Sales to the residential sector were up 3% to 101 billion kw-hr in February from the year earlier period and electricity sales to the commercial sector rose 2% to 80 billion kw-hr, the US Energy Information Administration said in a monthly report.
The EIA report also underscores up how much high gas prices contributed to fuel switching by the electric industry earlier this year. January receipts of petroleum totaled 17 million barrels, up 14 million barrels from the level reported in January 2000.
While the sale and reclassification of plants have reduced fuel oil receipts over the past year, the increase in petroleum receipts is due to utilities switching from natural gas to a less expensive fuel oil as a replacement fuel, EIA said.
In addition, the agency said extreme cold weather over much of the nation during December 2000 and January 2001 required some electric utilities to bring additional petroleum-fired capacity online. The average delivered cost of fuel oil was $4.71/MMbtu, up from $3.78/MMbtu reported in January 2000.
Gas receipts totaled 135 bcf, down from 170 bcf reported in January 2000. The average cost of gas delivered to electric utilities was $9.21/MMbtu, compared to $2.71/MMbtu reported in January 2000.

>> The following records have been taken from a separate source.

### src/rtl/adam_axil_regs_slv.sv
// AXI-Lite responder terminating a master port in a bank of NO_REGS registers,
// with a read-only mask, byte strobes, SLVERR on bad access and a drain-then-ack pause.
module adam_axil_regs_slv #(
  parameter int                    ADDR_WIDTH  = 32,
  parameter int                    DATA_WIDTH  = 32,
  parameter int                    NO_REGS     = 8,
  parameter logic [NO_REGS-1:0]    RO_MASK     = '0,
  parameter logic [DATA_WIDTH-1:0] RESET_VALUE = '0
) (
  input  logic                          clk,
  input  logic                          rst_n,
  input  logic                          pause_req,
  output logic                          pause_ack,
  input  logic [ADDR_WIDTH-1:0]         aw_addr,
  input  logic [2:0]                    aw_prot,
  input  logic                          aw_valid,
  output logic                          aw_ready,
  input  logic [DATA_WIDTH-1:0]         w_data,
  input  logic [DATA_WIDTH/8-1:0]       w_strb,
  input  logic                          w_valid,
  output logic                          w_ready,
  output logic [1:0]                    b_resp,
  output logic                          b_valid,
  input  logic                          b_ready,
  input  logic [ADDR_WIDTH-1:0]         ar_addr,
  input  logic [2:0]                    ar_prot,
  input  logic                          ar_valid,
  output logic                          ar_ready,
  output logic [DATA_WIDTH-1:0]         r_data,
  output logic [1:0]                    r_resp,
  output logic                          r_valid,
  input  logic                          r_ready,
  output logic [NO_REGS*DATA_WIDTH-1:0] regs_q,
  output logic [NO_REGS-1:0]            regs_we,
  input  logic [NO_REGS*DATA_WIDTH-1:0] hw_rdata
);
  localparam int STRB_WIDTH = DATA_WIDTH/8;
  localparam int OFS        = $clog2(STRB_WIDTH);
  localparam int IW         = ADDR_WIDTH - OFS;

  localparam logic [1:0] RESP_OKAY   = 2'b00;
  localparam logic [1:0] RESP_SLVERR = 2'b10;

  localparam logic [1:0] ST_RUN    = 2'd0;
  localparam logic [1:0] ST_DRAIN  = 2'd1;
  localparam logic [1:0] ST_PAUSED = 2'd2;

  logic [1:0]                           state_q, state_d;
  logic                                 en_q;
  logic                                 aw_held_q, w_held_q;
  logic [IW-1:0]                        aw_idx_q;
  logic [DATA_WIDTH-1:0]                w_data_q;
  logic [STRB_WIDTH-1:0]                w_strb_q;
  logic                                 b_valid_q, r_valid_q;
  logic [1:0]                           b_resp_q, r_resp_q;
  logic [DATA_WIDTH-1:0]                r_data_q;
  logic [NO_REGS-1:0][DATA_WIDTH-1:0]   reg_q;
  logic [NO_REGS-1:0]                   we_q;

  logic                  aw_hs, w_hs, b_hs, ar_hs, r_hs, wr_commit, wr_ok, rd_ok;
  logic [IW-1:0]         ar_idx;
  logic [NO_REGS-1:0]    wr_hit, rd_hit;
  logic [DATA_WIDTH-1:0] rd_data;

  // en_q keeps every ready low while in reset and for the first cycle after
  assign aw_ready  = en_q & ~aw_held_q & ~b_valid_q & (~pause_req | w_held_q);
  assign w_ready   = en_q & ~w_held_q  & ~b_valid_q & (~pause_req | aw_held_q);
  assign ar_ready  = en_q & ~r_valid_q & ~pause_req;
  assign aw_hs     = aw_valid & aw_ready;
  assign w_hs      = w_valid & w_ready;
  assign b_hs      = b_valid_q & b_ready;
  assign ar_hs     = ar_valid & ar_ready;
  assign r_hs      = r_valid_q & r_ready;
  assign wr_commit = aw_held_q & w_held_q & ~b_valid_q;
  assign ar_idx    = ar_addr[ADDR_WIDTH-1:OFS];

  always_comb begin
    rd_data = '0;
    for (int i = 0; i < NO_REGS; i++) begin
      wr_hit[i] = (aw_idx_q == IW'(i));
      rd_hit[i] = (ar_idx == IW'(i));
      if (rd_hit[i]) rd_data = RO_MASK[i] ? hw_rdata[i*DATA_WIDTH +: DATA_WIDTH] : reg_q[i];
    end
    wr_ok = |(wr_hit & ~RO_MASK);
    rd_ok = |rd_hit;
  end

  always_ff @(posedge clk or negedge rst_n) begin
    if (!rst_n) begin
      en_q      <= 1'b0;
      aw_held_q <= 1'b0;
      aw_idx_q  <= '0;
      w_held_q  <= 1'b0;
      w_data_q  <= '0;
      w_strb_q  <= '0;
      b_valid_q <= 1'b0;
      b_resp_q  <= RESP_OKAY;
      we_q      <= '0;
    end else begin
      en_q <= 1'b1;
      if (b_hs) aw_held_q <= 1'b0;
      else if (aw_hs) begin
        aw_held_q <= 1'b1;
        aw_idx_q  <= aw_addr[ADDR_WIDTH-1:OFS];
      end
      if (b_hs) w_held_q <= 1'b0;
      else if (w_hs) begin
        w_held_q <= 1'b1;
        w_data_q <= w_data;
        w_strb_q <= w_strb;
      end
      if (wr_commit) begin
        b_valid_q <= 1'b1;
        b_resp_q  <= wr_ok ? RESP_OKAY : RESP_SLVERR;
      end else if (b_hs) begin
        b_valid_q <= 1'b0;
      end
      we_q <= wr_commit ? (wr_hit & ~RO_MASK) : '0;
    end
  end

  // read-only slots stay zero so regs_q shows only writable contents
  always_ff @(posedge clk or negedge rst_n) begin
    if (!rst_n) begin
      for (int i = 0; i < NO_REGS; i++) reg_q[i] <= RO_MASK[i] ? '0 : RESET_VALUE;
    end else if (wr_commit) begin
      for (int i = 0; i < NO_REGS; i++)
        if (wr_hit[i] && !RO_MASK[i])
          for (int b = 0; b < STRB_WIDTH; b++)
            if (w_strb_q[b]) reg_q[i][8*b +: 8] <= w_data_q[8*b +: 8];
    end
  end

  // r_data samples reg_q before a same-edge write lands: reads see the old value
  always_ff @(posedge clk or negedge rst_n) begin
    if (!rst_n) begin
      r_valid_q <= 1'b0;
      r_data_q  <= '0;
      r_resp_q  <= RESP_OKAY;
    end else if (ar_hs) begin
      r_valid_q <= 1'b1;
      r_data_q  <= rd_data;
      r_resp_q  <= rd_ok ? RESP_OKAY : RESP_SLVERR;
    end else if (r_hs) begin
      r_valid_q <= 1'b0;
    end
  end

  always_comb begin
    state_d = state_q;
    case (state_q)
      ST_RUN:    if (pause_req) state_d = ST_DRAIN;
      ST_DRAIN:  if (!pause_req) state_d = ST_RUN;
                 else if (!aw_held_q && !w_held_q && !b_valid_q && !r_valid_q) state_d = ST_PAUSED;
      ST_PAUSED: if (!pause_req) state_d = ST_RUN;
      default:   state_d = ST_RUN;
    endcase
  end

  always_ff @(posedge clk or negedge rst_n) begin
    if (!rst_n) state_q <= ST_RUN;
    else        state_q <= state_d;
  end

  assign pause_ack = (state_q == ST_PAUSED);
  assign b_valid   = b_valid_q;
  assign b_resp    = b_resp_q;
  assign r_valid   = r_valid_q;
  assign r_data    = r_data_q;
  assign r_resp    = r_resp_q;
  assign regs_q    = reg_q;
  assign regs_we   = we_q;

  logic unused;
  assign unused = ^{aw_prot, ar_prot, aw_addr[OFS-1:0], ar_addr[OFS-1:0]};
endmodule
### config.mk
export PLATFORM = sky130hd
export DESIGN_NAME = adam_axil_regs_slv
export DESIGN_NICKNAME = d
export VERILOG_FILES = /design/src/rtl/adam_axil_regs_slv.sv
export SDC_FILE = /design/constraint.sdc
export NUM_CORES = 1
export LEC_CHECK = 0
export ABC_AREA = 1
export BUFFER_PORTS_ARGS = -buffer_cell sky130_fd_sc_hd__buf_2
export CORE_AREA = 2 2 263 265
export CTS_BUF_LIST = sky130_fd_sc_hd__clkbuf_8
export CTS_CLUSTER_SIZE = 25
export DETAILED_ROUTE_END_ITERATION = 7
export DIE_AREA = 0 0 265 267
export SYNTH_ARGS = -nofsm -noshare
export SYNTH_HDL_FRONTEND = slang
export SYNTH_SLANG_ARGS = --single-unit
### constraint.sdc
create_clock -name clk -period 4.2 [get_ports clk]
set_input_delay 0.42 -clock clk [delete_from_list [all_inputs] [get_ports clk]]
set_output_delay 0.42 -clock clk [all_outputs]
set_load 0.05 [all_outputs]
==> impl_summary.md <==
Run status
The flow ran to the end, and the final reports show no timing, DRC or antenna violations.

Floorplan
Pin placement for this block handled 676 I/O pins. The die span in y is 267 um. The floorplan has 96 rows. The x dimension of the die is 265 um. The die covers 0.0708 mm^2.

The effective utilization at floorplan is 24.4%. The floorplan step defined a core boundary enclosing 0.0680 mm^2.

Power
The net switching share of the total power is 31.8%. The leakage power is 11.0 nW. The analysis attributes to net switching a power of 2.93 mW. The combinational power share is 16.4%.

The internal power is 6.29 mW. The share of total power in sequential cells is 44.8%. VDD sags by at most 0.462 mV. For this design the ratio of total power to cell area is 427 mW/mm^2.

The overall power is 9.23 mW. Per report_power, the clock group accounts for 38.8% of the total.

STA
Setup repair after global routing left no endpoint under its margin. In this run the tightest slew margin relative to its limit is 34.4%. The final clock skew is 31.2 ps.

The number of hold violations in the final report is 0. Subtracting the final worst setup slack from the clock period gives 2830 ps. The final number of max-transition violations is 0. The maximum operating frequency is 354 MHz. The post-route fraction of the period consumed by the critical path is 67.3%. On the final layout, the worst hold slack is 60.7 ps. The transition time at the pin with the least slew margin is 984 ps. In the post-route analysis, the smallest setup slack over all paths is 1370 ps. After routing, the total negative slack on setup checks comes to 0 ps.

Setup violations remaining at the end of the flow were counted as 0.

Setup path
The largest individual stage delay along the critical path comes from the cell sky130_fd_sc_hd__nor3b_2. In this run the worst path has a maximum fanout of 16. STA puts the critical path data required time at 4730 ps. The worst setup path is launched from a flip-flop. The delay of the slowest cell on the worst path is 680 ps. Data arrives at the worst endpoint at 3360 ps. The signal on the critical path passes through nor4_2 > nand3_4 > nor3b_2 > nand2_1 > o21ai_0. The top cell family by delay on the critical path is simple AND/OR/NAND/NOR gates.

Counting both buffers and inverters, the worst setup path holds a total of 0. The kind of end point of the critical path is a flip-flop. The critical path class is flip-flop to flip-flop.

Routing
The first routing iteration left 1231 violations. The sum of routed wire length over all layers is 66300 um. Summed over all nets, wire length on met2 after detailed routing comes to 27600 um. After detailed routing, the number of remaining DRC violations is 0. After detailed routing, no signal wire sits above met5. Wire segments on met3 add up to 6050 um in the final route. The first detailed-routing pass ran for 7 iterations. For this block, wires on met1 add up to 31200 um. The routed wirelength normalized by instance count is 20.2 um. The routed layout has 15000 vias. The per-cell via count in the routed design is 4.58. The number of routed nets with antenna violations is 0.

Cells and area
The top cell types in the final layout, fill and taps aside, are sky130_fd_sc_hd__nand2_1, sky130_fd_sc_hd__buf_2, sky130_fd_sc_hd__dfrtp_1, sky130_fd_sc_hd__o21ai_0, sky130_fd_sc_hd__nor2_1. The post-route standard cell area excluding fillers is 0.0216 mm^2. After the flow finishes, the layout carries non-filler instances totaling 3278. The library cell used most frequently in the layout, excluding fill and tap cells, is sky130_fd_sc_hd__nand2_1. The post-layout utilization of the core is 31.8%. Of the cells placed in the final design, the portion with a size suffix greater than 1 is 28.2%. The area growth from synthesis to layout is 30.6%. In the final design database the tool counted 2723 nets.

Synthesis
The number of instances in the synthesized netlist is 1854. The dominant register cell in the synthesized netlist is sky130_fd_sc_hd__dfrtp_1. The compound-gate portion of the synthesized area is 11.2%. Averaged over all synthesized cells, the footprint is 8.93 um^2. After Yosys synthesis, and, or, nand and nor cells account for 25.2% of the synthesized area. The share of the Yosys chip area taken by registers is 56.1%. By area, the combinational part of the netlist is dominated by simple AND/OR/NAND/NOR gates. The adder-cell share of the synthesized area is 0%.

The count of cell types in the netlist is 39. In this run the cell area of the synthesized design comes to 0.0166 mm^2. The synthesized design contains 371 register bits. The fraction of registers with async set/reset is 100%. In this run, synthesis inferred 0 flip-flops with an integrated enable. The fraction of post-synthesis cell area in the top cell type by area is 56.1%. The number of warnings printed during yosys synthesis is 0. The top cell type by total area after synthesis is sky130_fd_sc_hd__dfrtp_1. The multiplexer share of the synthesized area is 1.90%. The fraction of synthesized cell area in xor and xnor cells is 0%. After synthesis, the cell types taking the most area are sky130_fd_sc_hd__dfrtp_1, sky130_fd_sc_hd__nand2_1, sky130_fd_sc_hd__o21ai_0.

GRT
Global routing consumed, over all layers together, 18.6% of the routing resources. The first global-routing pass estimated 96800 um of wire. The number of antenna violations at the first check in global routing came to 15. Entering global routing, the biggest net connects 104 pins. The via count of the first global-routing pass is 14300.

The overflow left after global routing is 0.

Placed design
Input and output buffers added on the ports amount to 407. The final HPWL from detailed placement is 47800 um. Prior to clock tree synthesis, the placed netlist has a worst setup slack of 1260 ps.

The number of placed instances with taps included is 3099. The placed instances occupy a cell area of 0.0196 mm^2. The routability congestion estimate is 0.858.

Clock network
The number of resized instances in the post-cts repair step is 0. The clock slew seen by the registers of the worst setup and hold paths is 60 ps. In this run the clock root is driven by a sky130_fd_sc_hd__clkbuf_8.

The tree built by TritonCTS fans out to 371 sinks. TritonCTS built the clock tree. The maximum buffer depth of the clock tree is 3.

The clock latency on the worst-skew pair is 650 ps. The clock tree synthesis step divided the H-tree into 3 levels. The number of setup buffers added after CTS is 0.

The number of buffers added by the clock tree synthesis step is 71.

Hold path
The worst hold path class is input port to flip-flop.

Job
The number of max-cap violations is 0.
power groups by stage:
stage	clock (mW)	sequential [mW]	combinational, mW
2_1_floorplan	0	4.22	0.851
3_3_place_gp	0	4.18	1.46
4_1_cts	3.68	4.13	1.54
3_5_place_dp	0	4.19	1.49
6_report	3.58	4.13	1.51
5_1_grt	3.85	4.17	1.68
metal layers:
metal  up-vias  GRT usage (%)
met1      7153           26.4
met5         -              0
met2       602           26.6
met4        12           5.71
met3        95           6.10
li1       7151              -
cells in the mapped netlist, drive strengths merged, types with 5 or more instances:
library cell and instances:
a21oi 46, buf 57, clkbuf 26, dfrtp 371
inv 117, mux2 28, nand2 541, nand3 134
nand3b 5, nand4 66, nor2 154, nor3 11
nor4 8, o21ai 266, or2 5
layout make-up:
| class | count | area (um^2) |
|---|---|---|
| Inverter | 118 | 443 |
| Clock inverter | 27 | 221 |
| Antenna cell | 6 | 15.0 |
| Clock buffer | 83 | 1140 |
| Fill cell | 7126 | 46400 |
| Multi-Input combinational cell | 1283 | 6400 |
| Sequential cell | 371 | 9280 |
| Timing Repair Buffer | 508 | 3010 |
| Tap cell | 882 | 1100 |
cells by family after synthesis:
family	count (synthesis)
AND/OR/NAND/NOR	930
flip-flops	371
AO/OA/AOI/OAI	322
buffers and inverters	201
multiplexers	28
other	2
worst min-delay path: stages:
cell and delay, ps:
sky130_fd_sc_hd__buf_2 80, sky130_fd_sc_hd__nor2_1 50, sky130_fd_sc_hd__a21oi_1 100
flip-flops by register name, summed over array words and instances, names as in the netlist, 2 cells and up:
name	count
w_strb_q	4
w_data_q	32
r_data	32
regs_we	8
state_q	2
regs_q	256
aw_idx_q	30
final timing paths:
path	from	to	slack (ps)	cells after the start
hold / removal	w_strb[3]	w_strb_q[3]	60	3
max in group asynchronous	rst_n	aw_idx_q[6]	2770	3
min in group asynchronous	rst_n	r_data[27]	400	2
setup / recovery	aw_idx_q[16]	regs_q[103]	1370	5
setup reg to reg	aw_idx_q[16]	regs_q[103]	1370	5
hold reg to reg	r_data[22]	r_data[22]	470	2
what timing repair did:
item / in CTS / in global routing
endpoints found under the hold margin: 158 / 0
setup endpoints to repair: 0 / 0
hold buffers: 63 / 0
(Power assumes the default switching activity.)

EIA said this is the highest average monthly price of gas reported by electric utilities since data collection began in 1972. As with coal and petroleum, the agency said, the sale and reclassification of electric plants is having a large effect on gas receipt data presented at the New England, mid-Atlantic, and Pacific contiguous census divisions, as well as at the national level.
Total US net generation of electricity was 286 billion kw-hr in February 2001, 1% below the amount reported in February 2000. Electric utilities generated 203 billion kw-hr or 71% of the total in February 2001, and nonutility power producers generated 84 billion kw-hr or 29% of total generation.
During the first 2 months of the year, total US net generation of electricity was 620 billion kw-hr, 1% higher than the amount reported during the corresponding period in 2000. Some 53% of the generation was produced by coal-fired plants, 21% from nuclear, 13% from gas, 6% from hydro, 5% from petroleum, and 2% from renewables.
For the first 2 months of 2001, nonutility generation was up 60% to 177 billion kw-hr, compared to the same period in 2000. Meanwhile, utility generation fell 12% to 442.9 billion kw-hr from 503.3 kw-hr in the same period 1 year ago.